++++ Working data ++++

Context: an optimization exercise on an open-source flow, tuned for small area, a short achievable clock period and few clock cycles per item. The choices shown serve that exercise and are no tape-out recipe. Function was checked by simulation only, so behaviour that the tests miss may differ from the original.

**design/flow/design.v**
```verilog
module sht_sbox_hi (input wire [7:0] a, output wire [17:0] m);
  wire U0=a[7],U1=a[6],U2=a[5],U3=a[4],U4=a[3],U5=a[2],U6=a[1],U7=a[0];
  wire T1=U0^U3, T2=U0^U5, T3=U0^U6, T4=U3^U5, T5=U4^U6, T6=T1^T5, T7=U1^U2;
  wire T8=U7^T6, T9=U7^T7, T10=T6^T7, T11=U1^U5, T12=U2^U5, T13=T3^T4, T14=T6^T11;
  wire T15=T5^T11, T16=T5^T12, T17=T9^T16, T18=U3^U7, T19=T7^T18, T20=T1^T19;
  wire T21=U6^U7, T22=T7^T21, T23=T2^T22, T24=T2^T10, T25=T20^T17, T26=T3^T16, T27=T1^T12;
  wire D=U7;
  wire M1=T13&T6, M2=T23&T8, M3=T14^M1, M4=T19&D, M5=M4^M1, M6=T3&T16, M7=T22&T9;
  wire M8=T26^M6, M9=T20&T17, M10=M9^M6, M11=T1&T15, M12=T4&T27, M13=M12^M11;
  wire M14=T2&T10, M15=M14^M11, M16=M3^M2, M17=M5^T24, M18=M8^M7, M19=M10^M15;
  wire M20=M16^M13, M21=M17^M15, M22=M18^M13, M23=M19^T25, M24=M22^M23, M25=M22&M20;
  wire M26=M21^M25, M27=M20^M21, M28=M23^M25, M29=M28&M27, M30=M26&M24, M31=M20&M23;
  wire M32=M27&M31, M33=M27^M25, M34=M21&M22, M35=M24&M34, M36=M24^M25, M37=M21^M29;
  wire M38=M32^M33, M39=M23^M30, M40=M35^M36, M41=M38^M40, M42=M37^M39, M43=M37^M38;
  wire M44=M39^M40, M45=M42^M41;
  wire M46=M44&T6, M47=M40&T8, M48=M39&D, M49=M43&T16, M50=M38&T9, M51=M37&T17;
  wire M52=M42&T15, M53=M45&T27, M54=M41&T10, M55=M44&T13, M56=M40&T23, M57=M39&T19;
  wire M58=M43&T3, M59=M38&T22, M60=M37&T20, M61=M42&T1, M62=M45&T4, M63=M41&T2;
  assign m = {M46, M47, M48, M49, M50, M51, M52, M53, M54, M55, M56, M57, M58, M59, M60, M61, M62, M63};
endmodule
module sht_sbox_lo (input wire [17:0] m, output wire [7:0] y);
  wire M46, M47, M48, M49, M50, M51, M52, M53, M54, M55, M56, M57, M58, M59, M60, M61, M62, M63;
  assign {M46, M47, M48, M49, M50, M51, M52, M53, M54, M55, M56, M57, M58, M59, M60, M61, M62, M63} = m;
  wire L0=M61^M62, L1=M50^M56, L2=M46^M48, L3=M47^M55, L4=M54^M58, L5=M49^M61;
  wire L6=M62^L5, L7=M46^L3, L8=M51^M59, L9=M52^M53, L10=M53^L4, L11=M60^L2;
  wire L12=M48^M51, L13=M50^L0, L14=M52^M61, L15=M55^L1, L16=M56^L0, L17=M57^L1;
  wire L18=M58^L8, L19=M63^L4, L20=L0^L1, L21=L1^L7, L22=L3^L12, L23=L18^L2;
  wire L24=L15^L9, L25=L6^L10, L26=L7^L9, L27=L8^L10, L28=L11^L14, L29=L11^L17;
  assign y[7]=L6^L24;
  assign y[6]=~(L16^L26);
  assign y[5]=~(L19^L28);
  assign y[4]=L6^L21;
  assign y[3]=L20^L22;
  assign y[2]=L25^L29;
  assign y[1]=~(L13^L27);
  assign y[0]=~(L6^L23);
endmodule
module sht_key_subword (
  input  wire [31:0] w3,
  output wire [71:0] swm
);
  sht_sbox_hi u_s0 (.a(w3[23:16]), .m(swm[71:54]));
  sht_sbox_hi u_s1 (.a(w3[15:8]),  .m(swm[53:36]));
  sht_sbox_hi u_s2 (.a(w3[7:0]),   .m(swm[35:18]));
  sht_sbox_hi u_s3 (.a(w3[31:24]), .m(swm[17:0]));
endmodule
module sht_key_lo (
  input  wire [71:0] swm,
  output wire [31:0] sw
);
  sht_sbox_lo u_s0 (.m(swm[71:54]), .y(sw[31:24]));
  sht_sbox_lo u_s1 (.m(swm[53:36]), .y(sw[23:16]));
  sht_sbox_lo u_s2 (.m(swm[35:18]), .y(sw[15:8]));
  sht_sbox_lo u_s3 (.m(swm[17:0]),  .y(sw[7:0]));
endmodule
module sht_key_expand (
  input  wire [127:0] rk_in,
  input  wire [31:0]  sw,       
  input  wire [7:0]   rcon,
  output wire [127:0] rk_out
);
  wire [31:0] w0 = rk_in[127:96];
  wire [31:0] w1 = rk_in[95:64];
  wire [31:0] w2 = rk_in[63:32];
  wire [31:0] w3 = rk_in[31:0];
  wire [31:0] t  = sw ^ {rcon, 24'h000000};
  wire [31:0] p0 = w0;
  wire [31:0] p1 = w0 ^ w1;
  wire [31:0] p2 = p1 ^ w2;
  wire [31:0] p3 = p1 ^ (w2 ^ w3);
  assign rk_out = {p0 ^ t, p1 ^ t, p2 ^ t, p3 ^ t};
endmodule
module sht_aes_sub (
  input  wire [127:0] s_in,
  output wire [287:0] sm
);
  genvar i;
  generate
    for (i = 0; i < 16; i = i + 1) begin : g_sub
      sht_sbox_hi u_sbox (.a(s_in[127-8*i -: 8]), .m(sm[287-18*i -: 18]));
    end
  endgenerate
endmodule
module sht_aes_mix (
  input  wire [287:0] sm,
  output wire [127:0] sr,
  output wire [127:0] mc
);
  wire [127:0] sb;    
  genvar i, c;
  generate
    for (i = 0; i < 16; i = i + 1) begin : g_sub
      sht_sbox_lo u_sbox (.m(sm[287-18*i -: 18]), .y(sb[127-8*i -: 8]));
    end
    for (i = 0; i < 16; i = i + 1) begin : g_shift
      assign sr[127-8*i -: 8] = sb[127-8*((i%4) + 4*(((i/4) + (i%4)) % 4)) -: 8];
    end
    for (c = 0; c < 4; c = c + 1) begin : g_mix
      wire [7:0] a0 = sr[127-32*c -: 8];
      wire [7:0] a1 = sr[119-32*c -: 8];
      wire [7:0] a2 = sr[111-32*c -: 8];
      wire [7:0] a3 = sr[103-32*c -: 8];
      wire [7:0] b0 = a0 ^ a1;
      wire [7:0] b1 = a1 ^ a2;
      wire [7:0] b2 = a2 ^ a3;
      wire [7:0] b3 = a3 ^ a0;
      wire [7:0] t  = b0 ^ b2;
      wire [7:0] d0 = {b0[6:0], 1'b0} ^ (b0[7] ? 8'h1b : 8'h00);
      wire [7:0] d1 = {b1[6:0], 1'b0} ^ (b1[7] ? 8'h1b : 8'h00);
      wire [7:0] d2 = {b2[6:0], 1'b0} ^ (b2[7] ? 8'h1b : 8'h00);
      wire [7:0] d3 = {b3[6:0], 1'b0} ^ (b3[7] ? 8'h1b : 8'h00);
      assign mc[127-32*c -: 8] = a0 ^ t ^ d0;
      assign mc[119-32*c -: 8] = a1 ^ t ^ d1;
      assign mc[111-32*c -: 8] = a2 ^ t ^ d2;
      assign mc[103-32*c -: 8] = a3 ^ t ^ d3;
    end
  endgenerate
endmodule
module sht_codegen (
  input  wire         clk,
  input  wire         rst,           
  input  wire [127:0] key,           
  input  wire         req_valid,
  output wire         req_ready,
  input  wire         req_fixed,     
  input  wire [31:0]  req_frame,     
  input  wire [31:0]  req_salt,      
  input  wire [5:0]   req_addr,      
  input  wire [23:0]  req_train,     
  input  wire [5:0]   req_pulses,    
  input  wire [4:0]   req_window,    
  output wire         off_valid,
  input  wire         off_ready,
  output wire [9:0]   off_data,      
  output wire         off_last,      
  output reg  [15:0]  keychk,
  output reg          keychk_valid
);
  reg         b_valid;
  reg  [93:0] base;          
  reg  [1:0]  b_lastblk;     
  reg  [2:0]  b_lastcnt;     
  reg  [4:0]  b_win;
  reg         b_fixed;
  reg  [1:0]  jblk;          
  reg  [1:0]   ini;          
  reg  [4:0]   c;            
  reg  [127:0] s;            
  reg  [287:0] x;            
  reg  [127:0] rk;           
  reg  [71:0]  w;            
  reg  [31:0]  wk;           
  reg          k1_q;         
  reg          go_q;         
  reg          adv_q;        
  reg          ld_q;         
  reg          rdy_q;        
  reg          chk_pending;  
  reg          ja_v, ja_chk, ja_last, ja_fixed;
  reg  [2:0]   ja_cnt;       
  reg  [4:0]   ja_win;
  reg          jb_v, jb_last, jb_fixed;
  reg  [2:0]   jb_cnt;
  reg  [4:0]   jb_win;
  reg  [127:0] oa, ob;
  reg  [3:0]   oa_rem, ob_rem;      
  reg  [2:0]   oa_slot, ob_slot;    
  reg          oa_last, ob_last;    
  reg  [4:0]   oa_win, ob_win;
  reg          oa_fixed, ob_fixed;
  reg          ev;
  reg  [20:0]  es, ec;       
  reg  [15:0]  ep;
  reg          ef, el;
  reg          ov;
  reg  [9:0]   od;
  reg          ol;
  wire [287:0] sm;
  wire [127:0] sr, mc;
  wire [71:0]  swm;
  wire [127:0] rk_next;
  reg  [7:0]   rcon;
  sht_aes_sub     u_sub (.s_in(s), .sm(sm));
  sht_aes_mix     u_mix (.sm(x), .sr(sr), .mc(mc));
  sht_key_subword u_ksw (.w3(rk[31:0]), .swm(swm));
  wire [31:0] sw;
  sht_key_lo     u_klo (.swm(w), .sw(sw));
  sht_key_expand u_kex (
    .rk_in (k1_q ? key : rk),
    .sw    (k1_q ? wk : sw),
    .rcon  (rcon),
    .rk_out(rk_next)
  );
  always @(*) begin
    case (c)
      5'd1:    rcon = 8'h01;
      5'd3:    rcon = 8'h02;
      5'd5:    rcon = 8'h04;
      5'd7:    rcon = 8'h08;
      5'd9:    rcon = 8'h10;
      5'd11:   rcon = 8'h20;
      5'd13:   rcon = 8'h40;
      5'd15:   rcon = 8'h80;
      5'd17:   rcon = 8'h1b;
      5'd19:   rcon = 8'h36;
      default: rcon = 8'h00;
    endcase
  end
  wire [127:0] s_round = mc ^ rk;    
  wire [127:0] s_final = sr ^ rk;    
  wire oa_empty = (oa_rem == 4'd0);
  wire ob_empty = (ob_rem == 4'd0);
  wire at_a     = (c == 5'd0);
  wire at_b     = (c == 5'd1);
  wire adv      = adv_q;
  wire ld_a     = at_a && adv;
  wire take     = b_valid && ((ld_a && !chk_pending) || at_b);
  wire ld_lastb = (jblk == b_lastblk);
  wire take_last = take && ld_lastb;
  wire b_load   = rdy_q;      
  assign req_ready = rdy_q;
  wire [5:0]   pulses_m1 = req_pulses - 6'd1;
  wire [1:0]   ini_d  = (ini != 2'd0) ? ini - 2'd1 : 2'd0;
  wire [4:0]   c_d    = !adv ? c : (c == 5'd19) ? 5'd0 : c + 5'd1;
  wire         go_d   = oa_empty && ob_empty;
  wire         chk_d  = chk_pending && !ld_a;
  wire         bv_d   = b_load ? req_valid : b_valid;
  wire [1:0]   jblk_d = take ? (ld_lastb ? 2'd0 : jblk + 2'd1) : jblk;
  wire [1:0]   lb_d   = b_load ? pulses_m1[4:3] : b_lastblk;
  wire         adv_d  = (ini_d == 2'd0 || ini_d == 2'd1) && (c_d != 5'd0 || go_d);
  wire         rdy_d  = !bv_d || ((jblk_d == lb_d) &&
                        ((c_d == 5'd0 && adv_d && !chk_d) || c_d == 5'd1));
  wire [127:0] pt = chk_pending ? 128'd0 : {base, 32'd0, jblk};
  wire         o_adv = !ov || off_ready;
  wire         e_adv = !ev || o_adv;
  wire         sel_a = !oa_empty;
  wire [15:0]  ra    = oa[16*oa_slot +: 16];
  wire [15:0]  rb    = ob[16*ob_slot +: 16];
  wire [15:0]  rsel  = sel_a ? ra : rb;
  wire [4:0]   wsel  = sel_a ? oa_win : ob_win;
  wire [20:0]  pp0   = wsel[0] ? {5'd0, rsel}        : 21'd0;
  wire [20:0]  pp1   = wsel[1] ? {4'd0, rsel, 1'b0}  : 21'd0;
  wire [20:0]  pp2   = wsel[2] ? {3'd0, rsel, 2'b0}  : 21'd0;
  wire [20:0]  pp3   = wsel[3] ? {2'd0, rsel, 3'b0}  : 21'd0;
  wire [20:0]  s1    = pp0 ^ pp1 ^ pp2;
  wire [20:0]  c1    = {(pp0[19:0] & pp1[19:0]) | (pp0[19:0] & pp2[19:0]) | (pp1[19:0] & pp2[19:0]), 1'b0};
  wire [20:0]  s2    = s1 ^ c1 ^ pp3;
  wire [20:0]  c2    = {(s1[19:0] & c1[19:0]) | (s1[19:0] & pp3[19:0]) | (c1[19:0] & pp3[19:0]), 1'b0};
  wire [20:0]  ep4   = {1'b0, ep, 4'b0};
  wire [20:0]  s3    = es ^ ec ^ ep4;
  wire [20:0]  c3    = {(es[19:0] & ec[19:0]) | (es[19:0] & ep4[19:0]) | (ec[19:0] & ep4[19:0]), 1'b0};
  wire [20:0]  prod  = s3 + c3;
  always @(posedge clk) begin
    if (rst) begin
      b_valid      <= 1'b0;
      jblk         <= 2'd0;
      ini          <= 2'd3;
      c            <= 5'd0;
      go_q         <= 1'b0;
      adv_q        <= 1'b0;
      ld_q         <= 1'b0;
      k1_q         <= 1'b0;
      rdy_q        <= 1'b1;
      chk_pending  <= 1'b1;
      ja_v         <= 1'b0;
      jb_v         <= 1'b0;
      keychk_valid <= 1'b0;
      oa_rem       <= 4'd0;
      ob_rem       <= 4'd0;
      ev           <= 1'b0;
      ov           <= 1'b0;
    end else begin
      ini   <= ini_d;
      c     <= c_d;
      go_q  <= go_d;
      adv_q <= adv_d;
      ld_q  <= (c_d == 5'd0) || (c_d == 5'd1);
      k1_q  <= (c_d == 5'd1);
      rdy_q <= rdy_d;
      if (b_load)
        b_valid <= req_valid;
      if (take)
        jblk <= ld_lastb ? 2'd0 : jblk + 2'd1;
      if (ld_a) begin
        if (ja_v && ja_chk)
          keychk_valid <= 1'b1;
        if (ja_v && !ja_chk)
          oa_rem <= {1'b0, ja_cnt} + 4'd1;
        ja_v        <= chk_pending || b_valid;
        chk_pending <= 1'b0;
      end
      if (at_b) begin
        if (jb_v)
          ob_rem <= {1'b0, jb_cnt} + 4'd1;
        jb_v <= b_valid;
      end
      if (o_adv)
        ov <= ev;
      if (e_adv) begin
        ev <= !oa_empty || !ob_empty;
        if (sel_a)
          oa_rem <= oa_rem - 4'd1;
        else if (!ob_empty)
          ob_rem <= ob_rem - 4'd1;
      end
    end
  end
  always @(posedge clk) begin
    if (b_load) begin
      base      <= {req_frame, req_salt, req_addr, req_train};
      b_lastblk <= pulses_m1[4:3];
      b_lastcnt <= pulses_m1[2:0];
      b_win     <= req_window;
      b_fixed   <= req_fixed;
    end
    if (ini == 2'd3)
      rk <= key;
    if (ini == 2'd2)
      w  <= swm;
    if (ini == 2'd1)
      wk <= sw;
    if (adv) begin
      x <= sm;
      if (ld_q)
        s <= pt ^ key;
      else
        s <= s_round;
      if (c[0])
        rk <= rk_next;
      else if (c != 5'd0)
        w <= swm;
    end
    if (ld_a) begin
      if (ja_v && ja_chk)
        keychk <= s_final[15:0];
      if (ja_v && !ja_chk) begin
        oa       <= s_final;
        oa_slot  <= 3'd0;
        oa_last  <= ja_last;
        oa_win   <= ja_win;
        oa_fixed <= ja_fixed;
      end
      ja_chk   <= chk_pending;
      ja_last  <= ld_lastb;
      ja_cnt   <= ld_lastb ? b_lastcnt : 3'd7;
      ja_win   <= b_win;
      ja_fixed <= b_fixed;
    end
    if (at_b) begin
      if (jb_v) begin
        ob       <= s_final;
        ob_slot  <= 3'd0;
        ob_last  <= jb_last;
        ob_win   <= jb_win;
        ob_fixed <= jb_fixed;
      end
      jb_last  <= ld_lastb;
      jb_cnt   <= ld_lastb ? b_lastcnt : 3'd7;
      jb_win   <= b_win;
      jb_fixed <= b_fixed;
    end
    if (o_adv) begin
      od <= ef ? 10'd0 : prod[20:11];
      ol <= el;
    end
    if (e_adv) begin
      es <= s2;
      ec <= c2;
      ep <= wsel[4] ? rsel : 16'd0;
      if (sel_a) begin
        ef      <= oa_fixed;
        el      <= oa_last && (oa_rem == 4'd1);
        oa_slot <= oa_slot + 3'd1;
      end else begin
        ef      <= ob_fixed;
        el      <= ob_last && (ob_rem == 4'd1);
        if (!ob_empty)
          ob_slot <= ob_slot + 3'd1;
      end
    end
  end
  assign off_valid = ov;
  assign off_data  = od;
  assign off_last  = ol;
endmodule
```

++++

Task prompt
Across the records, how many lines contain "rsel"? Only the number should be given.

Solution
6